Cairo Carbonera wears a mask as she plays with her baby, capturing life in 2020. (Photo by Cairo Carbonera)

REGINA — Their babies cry and the morning begins. Their partners are off to work and the house is quiet. Grandparents are stuck at home under new COVID-19 restrictions. Visits from friends have been replaced by comments on Facebook. Moms feel disappointed and alone. This has been the struggle of young women who gave birth during the pandemic.

Second-time mother Cairo Carbonera, 24, is a registered nurse who started her maternity leave as the pandemic began. She admits that this pregnancy was much different than her last. Though friends and family have sent gifts and left thoughtful comments on online posts, the experience does not compare.

“It’s just different. It definitely did feel lonely. Having a baby is like you just spent nine months creating something [but you’re] not be able to have anyone come and see him,” she says. 

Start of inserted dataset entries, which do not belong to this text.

==> src/rtl/pixel_write_arbiter.sv <==
// Pixel command sequencer: buffers HPS pixel/clear commands and shares a
// single-port framebuffer with the scan-out reader, which always wins the port.
module pixel_write_arbiter #(
    parameter int unsigned H_RES      = 320,
    parameter int unsigned V_RES      = 240,
    parameter int unsigned COLOR_W    = 8,
    parameter int unsigned ADDR_W     = 17,
    parameter int unsigned FIFO_DEPTH = 4
) (
    input  logic               clk_clk,
    input  logic               reset_reset_n,
    input  logic [31:0]        set_pixel_cmd,
    input  logic               clear_flags,
    output logic [31:0]        status,
    input  logic               scan_req,
    input  logic [ADDR_W-1:0]  scan_addr,
    output logic               scan_grant,
    output logic               scan_valid,
    output logic [COLOR_W-1:0] scan_rdata,
    output logic [ADDR_W-1:0]  fb_addr,
    output logic               fb_we,
    output logic [COLOR_W-1:0] fb_wdata,
    input  logic [COLOR_W-1:0] fb_rdata
);

    localparam int unsigned NPIX  = H_RES * V_RES;
    localparam int unsigned PTR_W = (FIFO_DEPTH > 1) ? $clog2(FIFO_DEPTH) : 1;
    localparam int unsigned CNT_W = PTR_W + 1;
    localparam logic [ADDR_W-1:0] LAST_ADDR = ADDR_W'(NPIX - 1);

    typedef enum logic [1:0] {S_IDLE, S_PIXEL, S_CLEAR} state_t;

    state_t             r_state, w_state_nxt;
    logic [31:0]        r_cmd_q;
    logic               r_last_tog, r_q_vld, r_armed;
    logic               r_ack, r_ovf, r_oob;
    logic [31:0]        r_fifo [FIFO_DEPTH];
    logic [PTR_W-1:0]   r_wr_ptr, r_rd_ptr;
    logic [CNT_W-1:0]   r_count;
    logic [ADDR_W-1:0]  r_addr, w_addr_nxt;
    logic [COLOR_W-1:0] r_color, w_color_nxt;
    logic               r_rd_pend, r_scan_valid;
    logic [COLOR_W-1:0] r_scan_rdata;

    logic               w_detect, w_full, w_empty, w_push, w_pop, w_oob_set, w_wr, w_busy;
    logic [31:0]        w_head;
    logic [1:0]         w_op;
    logic [8:0]         w_x;
    logic [7:0]         w_y;
    logic               w_in_bounds;
    logic [ADDR_W-1:0]  w_pix_addr;
    logic [12:0]        w_unused_bits;

    // Toggle detection is held off until cmd_q holds a real sample, so a
    // toggle level that survives reset never looks like a new command.
    assign w_detect = r_armed && (r_cmd_q[31] != r_last_tog);
    assign w_full   = (r_count == CNT_W'(FIFO_DEPTH));
    assign w_empty  = (r_count == '0);
    assign w_push   = w_detect && !w_full;

    assign w_head      = r_fifo[r_rd_ptr];
    assign w_op        = w_head[30:29];
    assign w_x         = w_head[28:20];
    assign w_y         = w_head[19:12];
    assign w_in_bounds = (32'(w_x) < H_RES) && (32'(w_y) < V_RES);
    assign w_pix_addr  = ADDR_W'(w_y) * ADDR_W'(H_RES) + ADDR_W'(w_x);
    assign w_unused_bits = {w_head[31], w_head[11:0] >> COLOR_W};

    always_ff @(posedge clk_clk or negedge reset_reset_n) begin
        if (!reset_reset_n) begin
            r_cmd_q    <= '0;
            r_last_tog <= 1'b0;
            r_q_vld    <= 1'b0;
            r_armed    <= 1'b0;
            r_ack      <= 1'b0;
            r_ovf      <= 1'b0;
            r_oob      <= 1'b0;
        end else begin
            r_cmd_q    <= set_pixel_cmd;
            r_last_tog <= r_cmd_q[31];
            r_q_vld    <= 1'b1;
            r_armed    <= r_q_vld;
            r_ack      <= r_ack ^ w_detect;
            r_ovf      <= (w_detect && w_full) || (r_ovf && !clear_flags);
            r_oob      <= w_oob_set || (r_oob && !clear_flags);
        end
    end

    // Command FIFO; a pop never frees a slot for a push in the same cycle.
    always_ff @(posedge clk_clk) begin
        if (w_push) r_fifo[r_wr_ptr] <= r_cmd_q;
    end

    always_ff @(posedge clk_clk or negedge reset_reset_n) begin
        if (!reset_reset_n) begin
            r_wr_ptr <= '0;
            r_rd_ptr <= '0;
            r_count  <= '0;
        end else begin
            if (w_push) r_wr_ptr <= r_wr_ptr + PTR_W'(1);
            if (w_pop)  r_rd_ptr <= r_rd_ptr + PTR_W'(1);
            case ({w_push, w_pop})
                2'b10:   r_count <= r_count + CNT_W'(1);
                2'b01:   r_count <= r_count - CNT_W'(1);
                default: r_count <= r_count;
            endcase
        end
    end

    always_ff @(posedge clk_clk or negedge reset_reset_n) begin
        if (!reset_reset_n) begin
            r_state <= S_IDLE;
            r_addr  <= '0;
            r_color <= '0;
        end else begin
            r_state <= w_state_nxt;
            r_addr  <= w_addr_nxt;
            r_color <= w_color_nxt;
        end
    end

    always_comb begin
        w_state_nxt = r_state;
        w_addr_nxt  = r_addr;
        w_color_nxt = r_color;
        w_pop       = 1'b0;
        w_oob_set   = 1'b0;
        w_wr        = 1'b0;
        case (r_state)
            S_IDLE: begin
                if (!w_empty) begin
                    w_pop = 1'b1;
                    if (w_op == 2'b00) begin
                        if (w_in_bounds) begin
                            w_addr_nxt  = w_pix_addr;
                            w_color_nxt = w_head[COLOR_W-1:0];
                            w_state_nxt = S_PIXEL;
                        end else begin
                            w_oob_set = 1'b1;
                        end
                    end else if (w_op == 2'b01) begin
                        w_addr_nxt  = '0;
                        w_color_nxt = w_head[COLOR_W-1:0];
                        w_state_nxt = S_CLEAR;
                    end
                end
            end
            S_PIXEL: begin
                if (!scan_req) begin
                    w_wr        = 1'b1;
                    w_state_nxt = S_IDLE;
                end
            end
            S_CLEAR: begin
                if (!scan_req) begin
                    w_wr = 1'b1;
                    if (r_addr == LAST_ADDR) w_state_nxt = S_IDLE;
                    else                     w_addr_nxt  = r_addr + ADDR_W'(1);
                end
            end
            default: w_state_nxt = S_IDLE;
        endcase
    end

    // Scan read data arrives one cycle after the RAM samples the address.
    always_ff @(posedge clk_clk or negedge reset_reset_n) begin
        if (!reset_reset_n) begin
            r_rd_pend    <= 1'b0;
            r_scan_valid <= 1'b0;
            r_scan_rdata <= '0;
        end else begin
            r_rd_pend    <= scan_req;
            r_scan_valid <= r_rd_pend;
            if (r_rd_pend) r_scan_rdata <= fb_rdata;
        end
    end

    assign w_busy     = (r_state != S_IDLE) || !w_empty;
    assign status     = {25'd0, 3'(r_count), r_ack, r_oob, r_ovf, w_busy};
    assign scan_grant = scan_req;
    assign scan_valid = r_scan_valid;
    assign scan_rdata = r_scan_rdata;
    assign fb_we      = w_wr;
    assign fb_addr    = scan_req ? scan_addr : r_addr;
    assign fb_wdata   = r_color;

endmodule
$ cat src/rtl/n64_vbus_demux.sv
// Demultiplexes the N64 video bus into sync history and 21-bit RGB pixels, and
// tracks 4-cycle framing lock with a saturating framing-error counter.
module n64_vbus_demux #(
    parameter int unsigned LOCK_CNT = 4
) (
    input  logic        VCLK,
    input  logic        RST,
    input  logic        nVDSYNC,
    input  logic [6:0]  D_i,
    input  logic        err_clr,
    output logic        nVDSYNC_o,
    output logic [3:0]  Sync_pre,
    output logic [3:0]  Sync_cur,
    output logic [24:0] vdata_o,
    output logic        vdata_valid,
    output logic        locked,
    output logic [7:0]  err_cnt
);

    typedef enum logic {ST_UNLOCKED, ST_LOCKED} state_t;

    localparam logic [3:0] LOCK_TGT = 4'(LOCK_CNT);

    state_t      state_q, state_d;
    logic [3:0]  good_cnt_q, good_cnt_d;
    logic [2:0]  gap_q, gap_d;
    logic [3:0]  sync_pre_q, sync_cur_q;
    logic        nvdsync_q;
    logic [6:0]  r_tmp_q, g_tmp_q;
    logic [24:0] vdata_q;
    logic        vdata_valid_q;
    logic [7:0]  err_cnt_q, err_cnt_d;

    logic sync_lo, good_sync, frame_err, pix_done;

    always_comb begin
        sync_lo   = ~nVDSYNC;
        good_sync = sync_lo && (gap_q == 3'd3);
        // Timeout fires only on the 6->7 step, so a stuck-high strobe costs one error.
        frame_err = (sync_lo && (gap_q != 3'd3)) || (!sync_lo && (gap_q == 3'd6));
        pix_done  = !sync_lo && (gap_q == 3'd2);
        gap_d     = sync_lo ? 3'd0 : ((gap_q == 3'd7) ? 3'd7 : gap_q + 3'd1);
    end

    always_comb begin
        state_d    = state_q;
        good_cnt_d = good_cnt_q;
        case (state_q)
            ST_UNLOCKED: begin
                if (frame_err) begin
                    good_cnt_d = 4'd0;
                end else if (good_sync) begin
                    if (good_cnt_q + 4'd1 == LOCK_TGT) begin
                        state_d    = ST_LOCKED;
                        good_cnt_d = 4'd0;
                    end else begin
                        good_cnt_d = good_cnt_q + 4'd1;
                    end
                end
            end
            ST_LOCKED: begin
                if (frame_err) begin
                    state_d    = ST_UNLOCKED;
                    good_cnt_d = 4'd0;
                end
            end
            default: begin
                state_d    = ST_UNLOCKED;
                good_cnt_d = 4'd0;
            end
        endcase
    end

    always_comb begin
        err_cnt_d = err_cnt_q;
        if (err_clr) begin
            err_cnt_d = 8'd0;
        end else if (frame_err && (err_cnt_q != 8'hFF)) begin
            err_cnt_d = err_cnt_q + 8'd1;
        end
    end

    // Syncs reset to all-ones (inactive) so downstream edge detectors see nothing.
    always_ff @(posedge VCLK or posedge RST) begin
        if (RST) begin
            state_q       <= ST_UNLOCKED;
            good_cnt_q    <= 4'd0;
            gap_q         <= 3'd7;
            sync_pre_q    <= 4'hF;
            sync_cur_q    <= 4'hF;
            nvdsync_q     <= 1'b1;
            r_tmp_q       <= 7'd0;
            g_tmp_q       <= 7'd0;
            vdata_q       <= 25'd0;
            vdata_valid_q <= 1'b0;
            err_cnt_q     <= 8'd0;
        end else begin
            state_q       <= state_d;
            good_cnt_q    <= good_cnt_d;
            gap_q         <= gap_d;
            nvdsync_q     <= nVDSYNC;
            err_cnt_q     <= err_cnt_d;
            vdata_valid_q <= pix_done && (state_q == ST_LOCKED);
            if (sync_lo) begin
                sync_cur_q <= D_i[3:0];
                sync_pre_q <= sync_cur_q;
            end else begin
                if (gap_q == 3'd0) r_tmp_q <= D_i;
                if (gap_q == 3'd1) g_tmp_q <= D_i;
                if (pix_done)      vdata_q <= {sync_cur_q, r_tmp_q, g_tmp_q, D_i};
            end
        end
    end

    assign nVDSYNC_o   = nvdsync_q;
    assign Sync_pre    = sync_pre_q;
    assign Sync_cur    = sync_cur_q;
    assign vdata_o     = vdata_q;
    assign vdata_valid = vdata_valid_q;
    assign locked      = (state_q == ST_LOCKED);
    assign err_cnt     = err_cnt_q;

endmodule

“Commenting on an Instagram picture isn’t the same as having your friends come over and hold your baby and see them in person.”

Dr. Margie Davenport, an associate professor in the faculty of kinesiology at the University of Alberta, recently conducted a study examining the effects of the pandemic on 900 new or expecting mothers.  

The women were asked about their depression and anxiety symptoms before and during the pandemic. Before the pandemic, 29 per cent said they had moderate to high anxiety symptoms, and 15 per cent experienced depressive symptoms. Those numbers nearly tripled during the pandemic.

Davenport and her colleagues also found that these symptoms were much lower for women who engaged in at least 150 minutes of physical activity per week.

Dr. Maggie Morris, an obstetrician, encourages moms to reach out to healthcare providers for support when dealing with depression. “We’re trying to support patients the best we can,” she says, adding that phone call appointments are available if women do not feel comfortable going in person.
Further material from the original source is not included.